*Exercise instructions*
Your task is to reproduce exactly the lines that run from the beginning of the data through the line where "export SLEW_MARGIN = 15" appears.

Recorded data
---+---

### config.mk
export PLATFORM = sky130hd
export DESIGN_NAME = fnd_display_scheduler
export DESIGN_NICKNAME = d
export VERILOG_FILES = /design/src/rtl/fnd_display_scheduler.sv
export SDC_FILE = /design/constraint.sdc
export NUM_CORES = 1
export LEC_CHECK = 0
export BUFFER_PORTS_ARGS = -buffer_cell sky130_fd_sc_hd__buf_2
export CAP_MARGIN = 25
export CORE_UTILIZATION = 55
export CTS_CLUSTER_SIZE = 10
export DETAILED_ROUTE_END_ITERATION = 12
export GPL_ROUTABILITY_DRIVEN = 0
export GPL_TIMING_DRIVEN = 1
export PLACE_DENSITY = 0.8
export SLEW_MARGIN = 15
export SYNTH_ARGS = -nofsm -noshare
export SYNTH_HDL_FRONTEND = slang
export SYNTH_SLANG_ARGS = --single-unit
### constraint.sdc
create_clock -name sysclk -period 2.5 [get_ports sysclk]
set_input_delay 0 -clock sysclk [delete_from_list [all_inputs] [get_ports sysclk]]
set_output_delay 0 -clock sysclk [all_outputs]
set_load 0.05 [all_outputs]
### src/rtl/fnd_display_scheduler.sv
// FND display scheduler: round-robin between wash time and PWM duty,
// with a blinking alarm source that preempts both.
module fnd_display_scheduler #(
  parameter int TICK_DIV = 100000,
  parameter int DWELL_MS = 2000,
  parameter int BLINK_MS = 500
) (
  input  logic        sysclk,
  input  logic        i_rst_n,
  input  logic [2:0]  i_srcValid,
  input  logic [13:0] i_src0Data,
  input  logic [13:0] i_src1Data,
  input  logic [13:0] i_src2Data,
  output logic [13:0] o_fndData,
  output logic        o_fndBlank,
  output logic [1:0]  o_activeSrc,
  output logic [2:0]  o_srcGrant
);

  localparam int TW = (TICK_DIV > 1) ? $clog2(TICK_DIV) : 1;
  localparam int DW = (DWELL_MS > 1) ? $clog2(DWELL_MS) : 1;
  localparam int BW = (BLINK_MS > 1) ? $clog2(BLINK_MS) : 1;

  typedef enum logic [1:0] {IDLE, SHOW, ALARM} state_t;

  state_t        state_q, state_d;
  logic          cur_q, cur_d;
  logic [TW-1:0] tick_q, tick_d;
  logic [DW-1:0] dwell_q, dwell_d;
  logic [BW-1:0] blink_q, blink_d;
  logic          phase_q, phase_d;
  logic [13:0]   data_q, data_d;
  logic          blank_q, blank_d;
  logic [1:0]    active_q, active_d;
  logic [2:0]    grant_q, grant_d;
  logic          ms_tick;
  logic [13:0]   sel;

  assign ms_tick = (tick_q == TW'(TICK_DIV - 1));
  assign tick_d  = ms_tick ? '0 : tick_q + 1'b1;

  always_comb begin
    state_d = state_q;
    cur_d   = cur_q;
    dwell_d = dwell_q;
    blink_d = blink_q;
    phase_d = phase_q;
    grant_d = '0;
    // Alarm wins over any dwell expiry or source drop in the same cycle.
    if (i_srcValid[2] && state_q != ALARM) begin
      state_d    = ALARM;
      blink_d    = '0;
      phase_d    = 1'b1;
      grant_d[2] = 1'b1;
    end else begin
      unique case (state_q)
        IDLE, ALARM: begin
          if (state_q == ALARM && i_srcValid[2]) begin
            if (ms_tick) begin
              if (blink_q == BW'(BLINK_MS - 1)) begin
                blink_d = '0;
                phase_d = ~phase_q;
              end else begin
                blink_d = blink_q + 1'b1;
              end
            end
          end else if (i_srcValid[cur_q]) begin
            state_d = SHOW;
            dwell_d = '0;
            grant_d = cur_q ? 3'b010 : 3'b001;
          end else if (i_srcValid[~cur_q]) begin
            state_d = SHOW;
            cur_d   = ~cur_q;
            dwell_d = '0;
            grant_d = cur_q ? 3'b001 : 3'b010;
          end else begin
            state_d = IDLE;
          end
        end
        SHOW: begin
          if (!i_srcValid[cur_q]) begin
            if (i_srcValid[~cur_q]) begin
              cur_d   = ~cur_q;
              dwell_d = '0;
              grant_d = cur_q ? 3'b001 : 3'b010;
            end else begin
              state_d = IDLE;
            end
          end else if (ms_tick) begin
            if (dwell_q == DW'(DWELL_MS - 1)) begin
              dwell_d = '0;
              if (i_srcValid[~cur_q]) begin
                cur_d   = ~cur_q;
                grant_d = cur_q ? 3'b001 : 3'b010;
              end
            end else begin
              dwell_d = dwell_q + 1'b1;
            end
          end
        end
        default: state_d = IDLE;
      endcase
    end
  end

  always_comb begin
    active_d = 2'd3;
    blank_d  = 1'b1;
    unique case (state_d)
      SHOW: begin
        active_d = {1'b0, cur_d};
        blank_d  = 1'b0;
      end
      ALARM: begin
        active_d = 2'd2;
        blank_d  = ~phase_d;
      end
      default: ;
    endcase
  end

  always_comb begin
    sel = '0;
    unique case (active_q)
      2'd0:    sel = i_src0Data;
      2'd1:    sel = i_src1Data;
      2'd2:    sel = i_src2Data;
      default: sel = '0;
    endcase
    data_d = (sel > 14'd9999) ? 14'd9999 : sel;
  end

  always_ff @(posedge sysclk or negedge i_rst_n) begin
    if (!i_rst_n) begin
      state_q  <= IDLE;
      cur_q    <= 1'b0;
      tick_q   <= '0;
      dwell_q  <= '0;
      blink_q  <= '0;
      phase_q  <= 1'b0;
      data_q   <= '0;
      blank_q  <= 1'b1;
      active_q <= 2'd3;
      grant_q  <= '0;
    end else begin
      state_q  <= state_d;
      cur_q    <= cur_d;
      tick_q   <= tick_d;
      dwell_q  <= dwell_d;
      blink_q  <= blink_d;
      phase_q  <= phase_d;
      data_q   <= data_d;
      blank_q  <= blank_d;
      active_q <= active_d;
      grant_q  <= grant_d;
    end
  end

  assign o_fndData   = data_q;
  assign o_fndBlank  = blank_q;
  assign o_activeSrc = active_q;
  assign o_srcGrant  = grant_q;

endmodule

# Word-level counts from Yosys, hierarchy flattened
# Index checks and enable logic that the tools add are counted.
word_totals:
  register_bits: 61
  in_bits: 47
  wordCells: 95
op_classes:
  add_sub_neg: 3
  muxes: 52
  reduce_logical: 11
  bitwise: 4
  eq_ne: 12
  order_cmp: 3
op_table:
  columns: ["op", "n"]
  rows:
  - ["$mux 11", 6]
  - ["$mux 9", 5]
  - ["$pmux 14 s3", 1]
  - ["$pmux 11 s2", 1]
  - ["$mux 2", 10]
  - ["$mux 1", 19]
  - ["$add 17x1->17 const B", 1]
  - ["$eq 17x17->1 const B", 1]
  - ["$mux 17", 1]
  - ["$gt 14x14->1 const B", 1]
  - ["$mux 14", 1]
  - ["$add 11x1->11 const B", 1]
  - ["$eq 11x11->1 const B", 1]
  - ["$add 9x1->9 const B", 1]
  - ["$eq 9x9->1 const B", 1]
  - ["$mux 3", 3]
  - ["$pmux 2 s2", 2]
  - ["$reduce_bool 2->1", 4]
  - ["$eq 2x1->1 const B", 3]
  - ["$eq 2x2->1 const B", 3]
  - ["$lt 1x3->1 const B", 2]
  - ["$pmux 3 s2", 1]
  - ["$logic_not 2->1", 2]
  - ["$ne 2x2->1 const B", 2]
  - ["7 further kinds", 12]

# Longest topological paths before layout
logic_depth:
  word_depth: 10
  depth_mapped: 8

# Least setup slack after synthesis
# OpenSTA, ideal clock, no wires.
synth_path:
  path_type: "flip-flop to flip-flop"
  start: "register active_q[1], in the netlist o_activeSrc[1]"
  end: "register data_q[0], in the netlist o_fndData[0]"
  slack_ns: 0.296
  n_path_buf: 2
  path_stages_with_launch: 8
  setup_ns: 0.145
  t_arrival_ns: 2.060
  path_cell_list: "dfstp_2 > buf_2 > buf_2 > mux2i_1 > a2bb2oi_1 > nand4_1 > a31oi_1 > o211ai_1"
synth_between:
  elab_chain_len: 4
synth_lines:
  columns: ["element", "line", "text"]
  rows:
  - ["start, declared", "34", "logic [1:0] active_q, active_d;"]
  - ["start signal, assigned", "154", "active_q <= active_d;"]
  - ["$eq 2x2->1, or another cell as far along", "124", "unique case (active_q)"]
  - ["$pmux 14 s3 (*)", "124", null]
  - ["$gt 14x14->1", "130", "data_d = (sel > 14'd9999) ? 14'd9999 : sel;"]
  - ["$mux 14 (*)", "130", null]
  - ["net data_d[0]", "32", "logic [13:0] data_q, data_d;"]
  - ["end signal, assigned", "152", "data_q <= data_d;"]
  - ["end, declared", "32", null]
# Mark *: on every way through the listed nets, which the timed path passes. The rest lies on a longest branch.
# A chain may end at the register's enable or synchronous reset.

# Worst setup path after layout
# Ends and elaborated chain as after synthesis.

==> summary.md <==
| Metric | Value |
|---|---|
| Clock-pin slew on the worst setup and hold paths | 70 ps |
| Hold Path Class | in2reg |
| Global route total overflow | 0 |
| Initial antenna violation count | 0 |
| Period Utilization, post-route | between 80 and 90% |
| Multi-input gate area | between 1500 and 2000 sq um |
| Fmax | between 400 and 500 MHz |
| Cells after synthesis | roughly 340 |
| Num CTS Buffers | 9 |
| Vias/cell | approximately 5.8 |
| CTS tree | done |
| Worst-path fanout max | 16 |
| Die Span Y | 78.8 um |
| # IOs | 67 |
| Total Routed Length | around 7.7 mm |
| Dpl cells | between 400 and 500 |
| FF/Latch Area | 1530 sq um |
| Postcts setup bufs | 0 |
| Total Power | between 2 and 2.5 mW |
| Cell Area, Synth | around 3200 sq um |
| Cell taking the most area after synthesis | dfrtp_1 |
| Critical Path Start Type | register |
| Final worst path period need | between 2000 and 2500 ps |
| NumNets Final | 469 |
| Largest net degree at the start of global routing | 26 |
| Setup WS post-layout | about 300 ps |
| Starting DRT DRC Count | approximately 210 |
| Setup CP Type | reg2reg |
| WL/cell | between 15 and 20 um |
| Most common cell in the netlist | dfrtp_1 |
| Drt drc | 0 |
| CTS Hold Bufs | 18 |
| Unique masters post-synth | 47 |
| Sequential fraction of the synthesis area | between 40% and 50% |
| Crit path DAT | roughly 2400 ps |
| 1st-pass router iterations | 5 |
| Slowest stage delay, CP | about 840 ps |
| Final Skew | between 10 and 15 ps |
| Pre-CTS WS | around 370 ps |
| Number of synthesized register bits | 61 |
| Max_slew headroom | between 60% and 70% |
| P_leak | 1.87 nW |
| # setup viols final | 0 |
| DR vias | between 2000 and 3000 |
| Clk root buf | clkbuf_8 |
| CP Capture Type | register |
| Fin cells | between 400 and 500 |
| FFs w/ async S/R, synth | between 90% and 100% |
| TritonCTS Sinks | between 60 and 70 |
| Post-synth top flop | dfrtp_1 |
| Yosys warns | 0 |
| RSZ-0062 raised after global routing | false |
| CP max stage cell | dfstp_2 |
| Top post-synthesis cells by area | dfrtp_1 45%, mux2i_1 4.6%, nand2_1 4.4% |
| First-pass GRT wire length | around 12 mm |
| Initial Util | 57.9% |
| Max Root-Sink Buffers | 2 |
| Fin util | 71.2% |
| Final slew viol count | 0 |
| Die area | 6210 sq um |
| # fillers | 420 |
| Count of buffers from port buffering | 66 |
| Row count | 27 |
| Fin. Hold Viols | 0 |
| # resized after CTS | 0 |
| Power per Cell Area | slightly below 600 nW/um^2 |
| Post-synth EDFFs | 0 |
| Antenna diodes | 0 |
| Post-synthesis area per instance | just under 10 sq um |
| HPWL after detailed placement | about 5 mm |
| Commonest cells in the netlist | 58 x dfrtp_1, 38 x nand2_1, 25 x nand3_1 |
| GRT Overall Usage | between 20% and 30% |
| Critical Path RT | 2690 ps |
| Clock network latency to the later pin of the worst-skew pair | 330 ps |
| Sequence of cells on the critical path | nor2b_1 -> buf_4 -> a2bb2oi_1 -> a21oi_1 -> a31oi_1 -> o211ai_1 |
| VDD IR max | around 0.00041 V |
| Core Region | 5610 sq um |
| Post-synth top area share | between 40% and 50% |
| Syn nets | about 390 |
| Setup TNS | 0 ps |
| Number of global-route vias before repair | about 2700 |
| Layout cell share with drive strength beyond 1 | 22.6% |
| Layout area overhead | 23.0% |
| Post-route antenna net violation count | 0 |
| Outcome | finished, final reports clean |
| Horiz. Die Dim | 78.8 um |
| H-tree levels | 3 |
| Slew @ Worst Pin | 524 ps |
| MaxCap Viol Count | 0 |
==> power breakdown <==
| part | internal (mW) | leakage, nW | switching, mW | total, mW |
|---|---|---|---|---|
| clock network | 0.460 | 0.0943 | 0.364 | 0.824 |
| registers | 1.04 | 0.789 | 0.0401 | 1.08 |
| logic | 0.155 | 0.989 | 0.319 | 0.474 |
==> layout make-up <==
cell class              count  area share (%)
multi-input cells         254            40.7
flip-flops and latches     61            38.3
repair buffers             89            13.7
clock buffers              12            3.39
well taps                  72            2.26
clock inverters             4            1.22
inverters                   4           0.376
==> layout by cell type (no fill, tap or decap), types with 3 or more instances in the layout <==
cell type      synthesis  routed
buf_2                  7      66
dfrtp_1               58      58
nand2_1               38      38
nand3_1               25      25
nor2_1                22      22
dlygate4sd3_1          0      18
o21ai_0               17      17
mux2i_1               15      15
a21oi_1               13      13
xnor2_1               12      12
a2bb2oi_1             11      11
nor3_1                 9       9
and3_1                 9       9
clkbuf_8               0       9
nand2b_1               7       7
nand4_1                6       6
xor2_1                 5       5
o211ai_1               5       5
buf_4                  1       5
inv_1                  4       4
nor3b_1                4       4
a211oi_1               4       4
or4_1                  4       4
or3_1                  4       4
nor2b_1                3       3
and4_1                 3       3
o22ai_1                3       3
o21a_1                 3       3
or2_2                  3       3
a21o_1                 3       3
ha_1                   3       3
clkbuf_1               9       3
dfstp_2                3       3
==> worst max-delay path: cells and delay by family, from the launching register on <==
family	cells	cell delay, ps
and+or+nand+nor	1	190
buffers and inverters	1	220
AOI/OAI and AO/OA	4	820
DFF	1	840
==> kinds of logic (layout without fill, tap and decap cells) <==
logic type / after synthesis / after routing / synth area share (%)
adder cells (fa/ha/maj): 3 / 3 / 1.16
XOR/XNOR: 17 / 17 / 4.59
multiplexers: 17 / 17 / 5.32
flip-flops: 61 / 61 / 47.1
AND/OR/NAND/NOR: 150 / 150 / 25.4
buffers and inverters: 21 / 109 / 2.81
AO/OA/AOI/OAI: 67 / 67 / 13.6
==> per-stage QoR <==
stage               hold WS, ps  cell area [sq um]
floorplan                  -296               3250
global placement          -29.0               3630
detailed placement        -19.5               3630
CTS                       0.199               3990
global route               4.30               3990
finish                     1.10               3990
==> registers in the layout (all words and copies together) (netlist names) <==
name,cells
dwell_q,11
state_q,2
cur_q,1
phase_q,1
o_fndData,14
o_activeSrc,2
o_fndBlank,1
blink_q,9
o_srcGrant,3
tick_q,17
==> path summary, 6_finish.rpt <==
check | start | to | slack [ps] | depth (start not counted)
worst min register to register | blink_q[8] | blink_q[8] | 480 | 1
worst min-delay path | i_src1Data[4] | o_fndData[4] | 1 | 3
min in group asynchronous | i_rst_n | dwell_q[0] | 160 | 2
max in group asynchronous | i_rst_n | o_fndBlank | 1600 | 3
worst max-delay path | o_activeSrc[1] | o_fndData[0] | 300 | 6
worst max register to register | o_activeSrc[1] | o_fndData[0] | 300 | 6
==> per-layer routing <==
layer	GRT usage, %	part of all wire (%)	vias up
met4	10.5	1.9	0
met5	0	0	-
li1	-	-	1377
met1	34.0	44	1393
met2	41.8	49	117
met3	5.06	5.3	14
Note: power is estimated with default switching activity, not from simulation.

---+---

*Written answer*
### config.mk
export PLATFORM = sky130hd
export DESIGN_NAME = fnd_display_scheduler
export DESIGN_NICKNAME = d
export VERILOG_FILES = /design/src/rtl/fnd_display_scheduler.sv
export SDC_FILE = /design/constraint.sdc
export NUM_CORES = 1
export LEC_CHECK = 0
export BUFFER_PORTS_ARGS = -buffer_cell sky130_fd_sc_hd__buf_2
export CAP_MARGIN = 25
export CORE_UTILIZATION = 55
export CTS_CLUSTER_SIZE = 10
export DETAILED_ROUTE_END_ITERATION = 12
export GPL_ROUTABILITY_DRIVEN = 0
export GPL_TIMING_DRIVEN = 1
export PLACE_DENSITY = 0.8
export SLEW_MARGIN = 15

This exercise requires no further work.